最初は東区からだ。今日は、東区、西区、南区を回り、珈琲豆というものがあることを広める事が目的だ。加えて、味見をしてもらい、相手の反応を見る事。
ガラガラと車輪が音を立てる中、三人は沈黙していた。藤堂七夜は一人、初めての経験である営業活動に頭を悩ましているが、シドニアとエルメールは気まずい様子で、黙々とついてきている。
「あ、あの......エルちゃん......」
「な...なに...」
「が、がんばろうね......」
「......うん......」
そしてしばしの沈黙。
「....................あ、あのね......ッ」
「ゴメン。今は話す気分じゃない」
「う...............うん.........ごめん、ごめんね.........」
(お......重いいいいいいいいいいいいいッ!!)
二人を置いて逃げ出したい。この雰囲気、ヤダ。
意を決してシドニアが声をかけるも、エルメールは振り向くこともせず、そっけない態度で答える。うぅ、と、落ち込むシドニアの姿に、エルメールは唇を噛む。整理し切れないグチャグチャとした感情が、心をかき乱す。

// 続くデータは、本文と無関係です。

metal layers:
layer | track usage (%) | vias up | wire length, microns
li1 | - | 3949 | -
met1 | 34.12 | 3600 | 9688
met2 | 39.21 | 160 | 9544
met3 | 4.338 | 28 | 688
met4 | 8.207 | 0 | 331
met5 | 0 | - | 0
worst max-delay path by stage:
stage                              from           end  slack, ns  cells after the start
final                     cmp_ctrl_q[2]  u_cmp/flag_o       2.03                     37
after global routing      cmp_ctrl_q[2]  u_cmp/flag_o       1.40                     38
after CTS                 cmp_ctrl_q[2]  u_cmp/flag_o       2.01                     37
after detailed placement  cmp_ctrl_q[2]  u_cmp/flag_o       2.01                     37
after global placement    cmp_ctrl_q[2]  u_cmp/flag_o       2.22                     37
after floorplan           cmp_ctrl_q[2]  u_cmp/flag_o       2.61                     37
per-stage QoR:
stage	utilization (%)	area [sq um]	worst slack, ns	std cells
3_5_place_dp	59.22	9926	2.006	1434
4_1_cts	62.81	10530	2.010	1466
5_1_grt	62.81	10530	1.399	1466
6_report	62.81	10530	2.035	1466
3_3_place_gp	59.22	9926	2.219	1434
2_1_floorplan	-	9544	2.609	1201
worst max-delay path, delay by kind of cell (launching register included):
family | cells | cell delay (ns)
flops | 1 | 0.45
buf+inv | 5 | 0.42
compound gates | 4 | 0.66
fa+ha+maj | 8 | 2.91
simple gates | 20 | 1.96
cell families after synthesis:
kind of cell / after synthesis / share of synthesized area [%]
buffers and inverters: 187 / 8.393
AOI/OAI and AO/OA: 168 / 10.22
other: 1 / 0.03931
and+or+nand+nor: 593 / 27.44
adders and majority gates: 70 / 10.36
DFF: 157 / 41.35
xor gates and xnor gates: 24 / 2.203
### config.mk
export PLATFORM = sky130hd
export DESIGN_NAME = usbhp_pipe_ctrl
export DESIGN_NICKNAME = d
export VERILOG_FILES = /design/src/usbhp_pkg.sv /design/src/usbhp_bank_ram.sv /design/src/usbhp_pipe_ctrl.sv
export VERILOG_INCLUDE_DIRS = /design/src
export SDC_FILE = /design/constraint.sdc
export NUM_CORES = 1
export LEC_CHECK = 0
export BUFFER_PORTS_ARGS = -buffer_cell sky130_fd_sc_hd__buf_2
export CORE_MARGIN = 4
export CORE_UTILIZATION = 30
export CTS_BUF_LIST = sky130_fd_sc_hd__clkbuf_2
export DETAILED_ROUTE_END_ITERATION = 7
export GPL_ROUTABILITY_DRIVEN = 0
export GPL_TIMING_DRIVEN = 0
export PLACE_DENSITY_LB_ADDON = 0.1
export SLEW_MARGIN = 10
export SYNTH_ARGS = -nofsm -noshare
export SYNTH_HDL_FRONTEND = slang
export SYNTH_SLANG_ARGS = --single-unit
### constraint.sdc
create_clock -name pclk -period 11.1 [get_ports pclk]
set_input_delay 0.555 -clock pclk [delete_from_list [all_inputs] [get_ports pclk]]
set_output_delay 0.555 -clock pclk [all_outputs]
set_load 0.05 [all_outputs]
### src/usbhp_defs.svh
/*
  Register offsets, field positions, reset values and timing for the host pipe block.
  Assumes inclusion by bare name.
*/
`ifndef USBHP_DEFS_SVH
`define USBHP_DEFS_SVH
// ------
// Register byte offsets
// ------
`define USBHP_OFF_CTRL  8'h00
`define USBHP_OFF_HINT  8'h04
`define USBHP_OFF_PSEL  8'h08
`define USBHP_OFF_PCFG  8'h0C
`define USBHP_OFF_PSTAT 8'h10
`define USBHP_OFF_PIEN  8'h14
`define USBHP_OFF_PINRQ 8'h18
`define USBHP_OFF_PRST  8'h1C
`define USBHP_OFF_PDATA 8'h20
// ------
// Field positions
// ------
`define USBHP_CTRL_FRAME_MARKER_GEN_ENABLE   0
`define USBHP_CTRL_RSM    1
`define USBHP_HINT_WUP    0
`define USBHP_HINT_URSM   1
`define USBHP_HINT_RSENT  2
`define USBHP_CFG_EN      0
`define USBHP_CFG_TYP     1
`define USBHP_CFG_TOK     3
`define USBHP_CFG_DBL     5
`define USBHP_CFG_AUTO    6
`define USBHP_CFG_IMODE   7
`define USBHP_ST_TXO      0
`define USBHP_ST_RXI      1
`define USBHP_ST_CRC      2
`define USBHP_ST_FCON     3
`define USBHP_ST_FRZ      4
// ------
// Reset values and timing
// ------
`define USBHP_RST_CTRL    8'h00
`define USBHP_RST_INRQ    8'h00
`define USBHP_RESUME_MS   20
`define USBHP_CLK_KHZ     25000
`endif

### src/usbhp_pkg.sv
/*
  Types shared by the host pipe block.
  Assumes nothing of its surroundings.
*/
package usbhp_pkg;
  typedef enum logic [1:0] {HS_READY, HS_SUSPEND, HS_RESUME} usbhp_hstate_t;
  typedef enum logic [1:0] {TK_SETUP, TK_IN, TK_OUT} usbhp_token_t;
  typedef enum logic [1:0] {PT_CTRL, PT_ISO, PT_BULK, PT_INTR} usbhp_ptype_t;
endpackage : usbhp_pkg

### src/usbhp_bank_ram.sv
/*
  Pipe bank storage: NP pipes, two banks each, DEPTH bytes per bank.
  Assumes one write per port per cycle; reads are combinational.
*/
`timescale 1ns/100ps
`default_nettype none
module usbhp_bank_ram #(
  parameter int NP    = 2,
  parameter int DEPTH = 8,
  parameter int RW    = $clog2(NP) + 1 + $clog2(DEPTH)
) (
  // Clock
  input  wire logic          pclk,
  // CPU port
  input  wire logic          cpu_we,
  input  wire logic [RW-1:0] cpu_addr,
  input  wire logic [7:0]    cpu_wdata,
  output var  logic [7:0]    cpu_rdata,
  // Link port
  input  wire logic          lk_we,
  input  wire logic [RW-1:0] lk_addr,
  input  wire logic [7:0]    lk_wdata,
  output var  logic [7:0]    lk_rdata
);
  logic [7:0] mem [0:(1<<RW)-1];

  // The two ports can address one bank; if both write one address in a cycle, the link port write wins
  always_ff @(posedge pclk) begin
    if (cpu_we) begin
      mem[cpu_addr] <= cpu_wdata;
    end
    if (lk_we) begin
      mem[lk_addr] <= lk_wdata;
    end
  end

  always_comb begin
    cpu_rdata = mem[cpu_addr];
    lk_rdata  = mem[lk_addr];
  end
endmodule : usbhp_bank_ram
`default_nettype wire

### src/usbhp_pipe_ctrl.sv
/*
  Host pipe controller: suspend and resume handling, pipe bank management,
  IN request counting and APB register access.
  Assumes an APB master and a USB engine that reports events as pulses.
*/
// Chosen here: the register offsets and the APB slave port.
`timescale 1ns/100ps
`default_nettype none
`include "usbhp_defs.svh"
// Functional notes
// Bus activity during suspend sets wakeup flag
// K state also sets upstream resume flag
// Firmware requests resume within 1ms, 20ms
// Hardware sets frame marker enable after resume
// Clearing frame marker enable enters suspend
// Resume request self-clears; writing zero ignored
// Suspend exits on enable or wakeup flag
// Pipe reset clears banks, status; keeps config
// Full pipe reset needs disable then enable
// CPU reaches FIFO via select and data port
// Firmware reprograms token per control phase
// Control pipe toggle initialised per token
// Ready OUT bank forces exit from suspend
// OUT manual: free bank sets flag, control
// CPU release moves bank, refreshes flags
// OUT auto: full bank auto released
// Count plus one IN requests, then freeze
// Request mode one: unlimited IN requests
// IN requests start when freeze cleared
// IN manual: full bank sets flag, control
// CPU release frees IN bank, switches bank
// IN auto: empty bank auto released
// Iso bad packet flags CRC, keeps receive
module usbhp_pipe_ctrl #(
  parameter int NP         = 2,
  parameter int DEPTH      = 8,
  parameter int RESUME_CYC = `USBHP_RESUME_MS * `USBHP_CLK_KHZ
) (
  // Clock and reset
  input  wire logic                  pclk,
  input  wire logic                  presetn,
  // APB slave
  input  wire logic                  psel,
  input  wire logic                  penable,
  input  wire logic                  pwrite,
  input  wire logic [7:0]            paddr,
  input  wire logic [31:0]           pwdata,
  output var  logic [31:0]           prdata,
  output var  logic                  pready,
  output var  logic                  pslverr,
  // Bus state
  input  wire logic                  bus_nonidle,
  input  wire logic                  bus_kstate,
  output var  logic                  resume_drive,
  output var  logic                  frame_marker_active,
  // USB engine
  input  wire logic [$clog2(NP)-1:0] lk_pipe,
  input  wire logic                  lk_wr,
  input  wire logic [7:0]            lk_wdata,
  input  wire logic                  lk_in_end,
  input  wire logic                  lk_crc_err,
  input  wire logic                  lk_in_req,
  input  wire logic                  lk_rd,
  input  wire logic                  lk_out_end,
  output var  logic [7:0]            lk_rdata,
  output var  logic [NP-1:0]         in_req_en,
  output var  logic [NP-1:0]         out_ready,
  output var  logic [NP-1:0]         data_toggle,
  output var  logic                  pipe_irq
);
  localparam int PW = $clog2(NP);
  localparam int AW = $clog2(DEPTH);
  localparam int CW = $clog2(RESUME_CYC + 1);

  if (NP < 2 || NP > 8 || DEPTH < 2 || (1 << AW) != DEPTH || RESUME_CYC < 2) begin : g_chk
    $error("usbhp_pipe_ctrl: unsupported parameters");
  end

  typedef struct packed {
    usbhp_pkg::usbhp_hstate_t     st;
    logic                         frame_marker_gen_enable, rsm, wup, ursm, rsent;
    logic [CW-1:0]                rcnt;
    logic [PW-1:0]                sel;
    logic [NP-1:0]                en, dbl, auto, imode, frz, tog, txo, rxi, crc, fcon, cur, lkb, txe, rxe, cre;
    logic [NP-1:0][1:0]           typ, tok, full;
    logic [NP-1:0][7:0]           rql, rqc;
    logic [NP-1:0][AW-1:0]        cptr, lptr;
    logic [NP-1:0][1:0][AW:0]     cnt;
    logic                         rdy, err, irq, drv, sofo;
    logic [31:0]                  rdata;
    logic [7:0]                   lkd;
    logic [NP-1:0]                inrq, ordy;
  } usbhp_state_t;

  usbhp_state_t s_q, s_d;
  logic [7:0]   cpu_rd, lk_rd_b;
  logic         cpu_we, acc, done;

  function automatic logic is_out(input usbhp_state_t s, input int p);
    return s.tok[p] != 2'(usbhp_pkg::TK_IN);
  endfunction : is_out

  // Bank state and status back to initial values; configuration and toggle kept
  function automatic usbhp_state_t pinit(input usbhp_state_t s, input int p);
    s.full[p] = 2'h0;
    s.cur[p]  = 1'b0;
    s.lkb[p]  = 1'b0;
    s.cptr[p] = '0;
    s.lptr[p] = '0;
    s.rxi[p]  = 1'b0;
    s.crc[p]  = 1'b0;
    s.txo[p]  = is_out(s, p);
    s.fcon[p] = is_out(s, p);
    return s;
  endfunction : pinit

  // CPU hands the current bank back, then flags follow the next bank
  function automatic usbhp_state_t release_bank(input usbhp_state_t s, input int p);
    logic b;
    b = s.cur[p];
    s.full[p][b] = is_out(s, p);
    s.cnt[p][b]  = (AW+1)'(s.cptr[p]) + (AW+1)'(1);
    s.cptr[p]    = '0;
    b            = b ^ s.dbl[p];
    s.cur[p]     = b;
    if (is_out(s, p)) begin
      s.fcon[p] = ~s.full[p][b];
      s.txo[p]  = s.txo[p] | ~s.full[p][b];
    end else begin
      s.fcon[p] = s.full[p][b];
      s.rxi[p]  = s.rxi[p] | s.full[p][b];
    end
    return s;
  endfunction : release_bank

  assign acc  = psel & penable;
  assign done = acc & s_q.rdy;
  assign cpu_we = done & pwrite & (paddr == `USBHP_OFF_PDATA) & s_q.fcon[s_q.sel] & is_out(s_q, int'(s_q.sel));

  usbhp_bank_ram #(.NP(NP), .DEPTH(DEPTH)) u_ram (
    .pclk      (pclk),
    .cpu_we    (cpu_we),
    .cpu_addr  ({s_q.sel, s_q.cur[s_q.sel], s_q.cptr[s_q.sel]}),
    .cpu_wdata (pwdata[7:0]),
    .cpu_rdata (cpu_rd),
    .lk_we     (lk_wr),
    .lk_addr   ({lk_pipe, s_q.lkb[lk_pipe], s_q.lptr[lk_pipe]}),
    .lk_wdata  (lk_wdata),
    .lk_rdata  (lk_rd_b)
  );

  always_comb begin
    int  p;
    logic b;
    p   = int'(s_q.sel);
    b   = 1'b0;
    s_d = s_q;
    s_d.rdy = 1'b0;
    s_d.err = 1'b0;
    // ------
    // APB access phase
    // ------
    // One wait state: read data and error settle before pready
    if (acc && !s_q.rdy) begin
      s_d.rdy   = 1'b1;
      s_d.rdata = 32'h0;
      case (paddr)
        `USBHP_OFF_CTRL:  s_d.rdata = {28'h0, 2'(s_q.st), s_q.rsm, s_q.frame_marker_gen_enable};
        `USBHP_OFF_HINT:  s_d.rdata = {29'h0, s_q.rsent, s_q.ursm, s_q.wup};
        `USBHP_OFF_PSEL:  s_d.rdata = 32'(s_q.sel);
        `USBHP_OFF_PCFG:  s_d.rdata = {24'h0, s_q.imode[p], s_q.auto[p], s_q.dbl[p], s_q.tok[p], s_q.typ[p],
                                        s_q.en[p]};
        `USBHP_OFF_PSTAT: s_d.rdata = {25'h0, s_q.cur[p], s_q.tog[p], s_q.frz[p], s_q.fcon[p], s_q.crc[p],
                                        s_q.rxi[p], s_q.txo[p]};
        `USBHP_OFF_PIEN:  s_d.rdata = {29'h0, s_q.cre[p], s_q.rxe[p], s_q.txe[p]};
        `USBHP_OFF_PINRQ: s_d.rdata = {24'h0, s_q.rqc[p]};
        `USBHP_OFF_PRST:  s_d.rdata = 32'h0;
        `USBHP_OFF_PDATA: s_d.rdata = {24'h0, cpu_rd};
        default:          s_d.err   = 1'b1;
      endcase
    end
    if (done && pwrite) begin
      case (paddr)
        `USBHP_OFF_CTRL: begin
          s_d.frame_marker_gen_enable = pwdata[`USBHP_CTRL_FRAME_MARKER_GEN_ENABLE];
          s_d.rsm  = s_q.rsm | pwdata[`USBHP_CTRL_RSM];
        end
        `USBHP_OFF_HINT: begin
          s_d.wup   = s_q.wup & ~pwdata[`USBHP_HINT_WUP];
          s_d.ursm  = s_q.ursm & ~pwdata[`USBHP_HINT_URSM];
          s_d.rsent = s_q.rsent & ~pwdata[`USBHP_HINT_RSENT];
        end
        `USBHP_OFF_PSEL: s_d.sel = pwdata[PW-1:0];
        `USBHP_OFF_PCFG: begin
          s_d.en[p]    = pwdata[`USBHP_CFG_EN];
          s_d.typ[p]   = pwdata[`USBHP_CFG_TYP+:2];
          s_d.tok[p]   = pwdata[`USBHP_CFG_TOK+:2];
          s_d.dbl[p]   = pwdata[`USBHP_CFG_DBL] & (pwdata[`USBHP_CFG_TYP+:2] != 2'(usbhp_pkg::PT_CTRL));
          s_d.auto[p]  = pwdata[`USBHP_CFG_AUTO];
          s_d.imode[p] = pwdata[`USBHP_CFG_IMODE];
          if (!s_q.en[p]) begin
            s_d.frz[p] = 1'b1;
            s_d.tog[p] = 1'b0;
          end
          if (pwdata[`USBHP_CFG_TYP+:2] == 2'(usbhp_pkg::PT_CTRL)) begin
            s_d.tog[p] = pwdata[`USBHP_CFG_TOK+:2] != 2'(usbhp_pkg::TK_SETUP);
          end
          s_d = pinit(s_d, p);
          if (!pwdata[`USBHP_CFG_EN]) begin
            s_d.txo[p]  = 1'b0;
            s_d.fcon[p] = 1'b0;
          end
        end
        `USBHP_OFF_PSTAT: begin
          s_d.txo[p] = s_q.txo[p] & ~pwdata[`USBHP_ST_TXO];
          s_d.rxi[p] = s_q.rxi[p] & ~pwdata[`USBHP_ST_RXI];
          s_d.crc[p] = s_q.crc[p] & ~pwdata[`USBHP_ST_CRC];
          s_d.frz[p] = pwdata[`USBHP_ST_FRZ];
          if (s_q.frz[p] && !pwdata[`USBHP_ST_FRZ]) begin
            s_d.rql[p] = s_q.rqc[p];
          end
          if (s_q.fcon[p] && !pwdata[`USBHP_ST_FCON]) begin
            s_d = release_bank(s_d, p);
          end
        end
        `USBHP_OFF_PIEN: begin
          s_d.txe[p] = pwdata[0];
          s_d.rxe[p] = pwdata[1];
          s_d.cre[p] = pwdata[2];
        end
        `USBHP_OFF_PINRQ: s_d.rqc[p] = pwdata[7:0];
        `USBHP_OFF_PRST: begin
          for (int i = 0; i < NP; i++) begin
            if (pwdata[i] && s_q.en[i]) begin
              s_d = pinit(s_d, i);
            end
          end
        end
        `USBHP_OFF_PDATA: begin
          if (cpu_we) begin
            s_d.cptr[p] = s_q.cptr[p] + AW'(1);
            if (s_q.auto[p] && s_q.cptr[p] == AW'(DEPTH - 1)) begin
              s_d = release_bank(s_d, p);
            end
          end
        end
        default: ;
      endcase
    end
    // Data port read advances the pointer of an IN bank owned by the CPU
    if (done && !pwrite && paddr == `USBHP_OFF_PDATA && s_q.fcon[p] && !is_out(s_q, p)) begin
      s_d.cptr[p] = s_q.cptr[p] + AW'(1);
      if (s_q.auto[p] && (AW+1)'(s_q.cptr[p]) + (AW+1)'(1) >= s_q.cnt[p][s_q.cur[p]]) begin
        s_d = release_bank(s_d, p);
      end
    end
    // ------
    // USB engine events, applied after CPU clears so sets win
    // ------
    p = int'(lk_pipe);
    b = s_q.lkb[p];
    if (lk_wr || lk_rd) begin
      s_d.lptr[p] = s_q.lptr[p] + AW'(1);
    end
    if (lk_rd) begin
      s_d.lkd = lk_rd_b;
    end
    if (lk_in_req && !s_q.imode[p]) begin
      if (s_q.rql[p] == 8'h00) begin
        s_d.frz[p] = 1'b1;
      end else begin
        s_d.rql[p] = s_q.rql[p] - 8'h01;
      end
    end
    if (lk_in_end) begin
      s_d.cnt[p][b]  = (AW+1)'(s_q.lptr[p]) + (AW+1)'(lk_wr);
      s_d.lptr[p]    = '0;
      s_d.full[p][b] = 1'b1;
      s_d.lkb[p]     = b ^ s_q.dbl[p];
      if (lk_crc_err && s_q.typ[p] == 2'(usbhp_pkg::PT_ISO)) begin
        s_d.crc[p] = 1'b1;
      end else begin
        s_d.tog[p] = ~s_q.tog[p];
      end
      if (b == s_d.cur[p] && !s_d.fcon[p]) begin
        s_d.fcon[p] = 1'b1;
        s_d.rxi[p]  = 1'b1;
      end
    end
    if (lk_out_end) begin
      s_d.full[p][b] = 1'b0;
      s_d.lptr[p]    = '0;
      s_d.tog[p]     = ~s_q.tog[p];
      s_d.lkb[p]     = b ^ s_q.dbl[p];
      if (b == s_d.cur[p] && !s_d.fcon[p]) begin
        s_d.fcon[p] = 1'b1;
        s_d.txo[p]  = 1'b1;
      end
    end
    // ------
    // Suspend and resume sequencing
    // ------
    case (s_q.st)
      usbhp_pkg::HS_READY: begin
        if (s_q.rsm) begin
          s_d.st   = usbhp_pkg::HS_RESUME;
          s_d.rcnt = '0;
        end else if (!s_q.frame_marker_gen_enable && !s_q.wup && !(|s_q.ordy)) begin
          s_d.st = usbhp_pkg::HS_SUSPEND;
        end
      end
      usbhp_pkg::HS_SUSPEND: begin
        if (bus_nonidle) begin
          s_d.wup = 1'b1;
        end
        if (bus_nonidle && bus_kstate) begin
          s_d.ursm = 1'b1;
        end
        if (s_q.rsm) begin
          s_d.st   = usbhp_pkg::HS_RESUME;
          s_d.rcnt = '0;
        end else if (s_q.frame_marker_gen_enable || s_q.wup || (|s_q.ordy)) begin
          s_d.st = usbhp_pkg::HS_READY;
        end
      end
      usbhp_pkg::HS_RESUME: begin
        s_d.rcnt = s_q.rcnt + CW'(1);
        // Resume length is fixed here, so firmware only has to set the request in time
        if (s_q.rcnt == CW'(RESUME_CYC - 1)) begin
          s_d.st    = usbhp_pkg::HS_READY;
          s_d.rsm   = 1'b0;
          s_d.frame_marker_gen_enable  = 1'b1;
          s_d.rsent = 1'b1;
        end
      end
      default: s_d.st = usbhp_pkg::HS_READY;
    endcase
    // ------
    // Registered outputs from next state
    // ------
    for (int i = 0; i < NP; i++) begin
      s_d.inrq[i] = s_d.en[i] && !is_out(s_d, i) && !s_d.frz[i] && !s_d.full[i][s_d.lkb[i]] &&
                    s_d.st == usbhp_pkg::HS_READY;
      s_d.ordy[i] = s_d.en[i] && is_out(s_d, i) && s_d.full[i][s_d.lkb[i]];
    end
    s_d.irq  = |((s_d.txo & s_d.txe) | (s_d.rxi & s_d.rxe) | (s_d.crc & s_d.cre));
    s_d.drv  = s_d.st == usbhp_pkg::HS_RESUME;
    s_d.sofo = s_d.st == usbhp_pkg::HS_READY && s_d.frame_marker_gen_enable;
  end

  always_ff @(posedge pclk or negedge presetn) begin
    if (!presetn) begin
      s_q      <= '0;
      s_q.st   <= usbhp_pkg::HS_READY;
      s_q.frame_marker_gen_enable <= 1'(`USBHP_RST_CTRL >> `USBHP_CTRL_FRAME_MARKER_GEN_ENABLE);
      s_q.frz  <= '1;
      s_q.rqc  <= {NP{`USBHP_RST_INRQ}};
    end else begin
      s_q <= s_d;
    end
  end

  assign prdata              = s_q.rdata;
  assign pready              = s_q.rdy;
  assign pslverr             = s_q.err;
  assign resume_drive        = s_q.drv;
  assign frame_marker_active = s_q.sofo;
  assign lk_rdata            = s_q.lkd;
  assign in_req_en           = s_q.inrq;
  assign out_ready           = s_q.ordy;
  assign data_toggle         = s_q.tog;
  assign pipe_irq            = s_q.irq;
endmodule : usbhp_pipe_ctrl
`default_nettype wire

---- Word level (Yosys, flattened, before mapping) ----
Memory sizes are Yosys's and may differ from the RTL's.
Cells that the tools add are included.
W data, S select, Z words.
operators by class
  add/sub/neg operators ................... 8
  $lt $le $gt $ge ......................... 17
  eq/ne operators ......................... 22
  mux-type cells .......................... 258
  bitwise operators ....................... 62
  reduce and logical (&&, ||, !) cells .... 68
operators with widths
  cell                  number
  $mux W139             6
  $mux W178             3
  $pmux W77 S4          1
  $mux W138             1
  $bwmux W16            7
  $pmux W28 S4          1
  $mux W2               48
  $mux W8               12
  $pmux W24 S4          1
  $mux W1               79
  $pmux W16 S4          1
  $pmux W8 S8           1
  $bwmux W2             30
  $pmux W19 S3          1
  $mux W16              3
  $mux W4               12
  $demux W8 S1          5
  $pmux W19 S2          1
  $logic_and A1 B1 Y1   37
  $and A6 B6 Y6         6
  $mux W3               12
  $eq A8 B5 Y1 const B  4
  $mux W32              1
  $pmux W6 S4           1
  48 further kinds      161
storage, ports and cells
  bits in registers ....................... 178
  memory bits (writable) .................. 256
  input bits .............................. 62
  output and inout port bits .............. 51
  logic and storage cells ................. 486
  memories ................................ 1
memories
  name       depth  width  rd ports  clocked after Yosys merged registers in  wr ports  line                  RTL
  u_ram.mem  32     8      2         0                                        2         usbhp_bank_ram.sv:25  logic [7:0] mem [0:(1<<RW)-1];

---- Logic depth before layout (Yosys ltp) ----
Gate-level depths: netlist of the first run.
  depth in word-level cells ............... 56
  depth in mapped cells ................... 21
  mapped depth without buffers ............ 16

---- Hierarchy ----
From an unflattened synthesis of the first run, not the netlist that was laid out.
second synthesis, totals
  cell total of the unflattened synthesis .. 2357
  area total of the unflattened synthesis .. 25903.6 um2
modules (own cells, without submodules)
  module           times used  cells each  area each (um2)  sequential area each (um2)
  usbhp_bank_ram   1           1192        15661.3          7687.4
  usbhp_pipe_ctrl  1           1165        10242.3          3856.2

---- Worst setup path after synthesis of the first run ----
Ideal clock, no wire load.
  kind .................................... reg-to-reg
  from .................................... register s_q[151] (netlist bit)
  to ...................................... register s_q (netlist bit in_req_en[1])
  setup time .............................. 0.120 ns
  arrival ................................. 4.304 ns
  data required time ...................... 10.980 ns
  path slack .............................. 6.677 ns
  stages on the path, launching flop included .. 22
  path buffers ............................ 8
  clock period less this slack ............ 4.423 ns
  cells stage by stage .................... dfrtp_1 > buf_4 > buf_2 > buf_2 > buf_2 > buf_1 > buf_2 > buf_2 > mux4_2 > inv_1 > ha_1 > or2_2 > a21oi_1 > a21oi_1 > nand2_1 > a21oi_1 > and3_1 > buf_2 > o21a_1 > a31oi_1 > mux2i_1 > and3b_1
RTL lines
  what         line                   RTL
  from (decl)  usbhp_pipe_ctrl.sv:95  usbhp_state_t s_q, s_d;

(.............あたし...................シアを苦しめてる)
ズキズキと頭が痛い。
(シアはなんにも悪くないのに...........あたしがぜんぶ悪いのに............)
岩倉尾田兵の乱暴狼藉が、頭の中に鮮明な記憶となって浮かぶ。
だが、それを直視できる勇気はなく、すぐに頭を振って記憶を振り払う。
(あたしは..................どうしたらいいんだろう...............)
肌をゆっくりと傷つけていくような感覚。染み込んで来るような毒が、エルメールの心を蝕んでいた。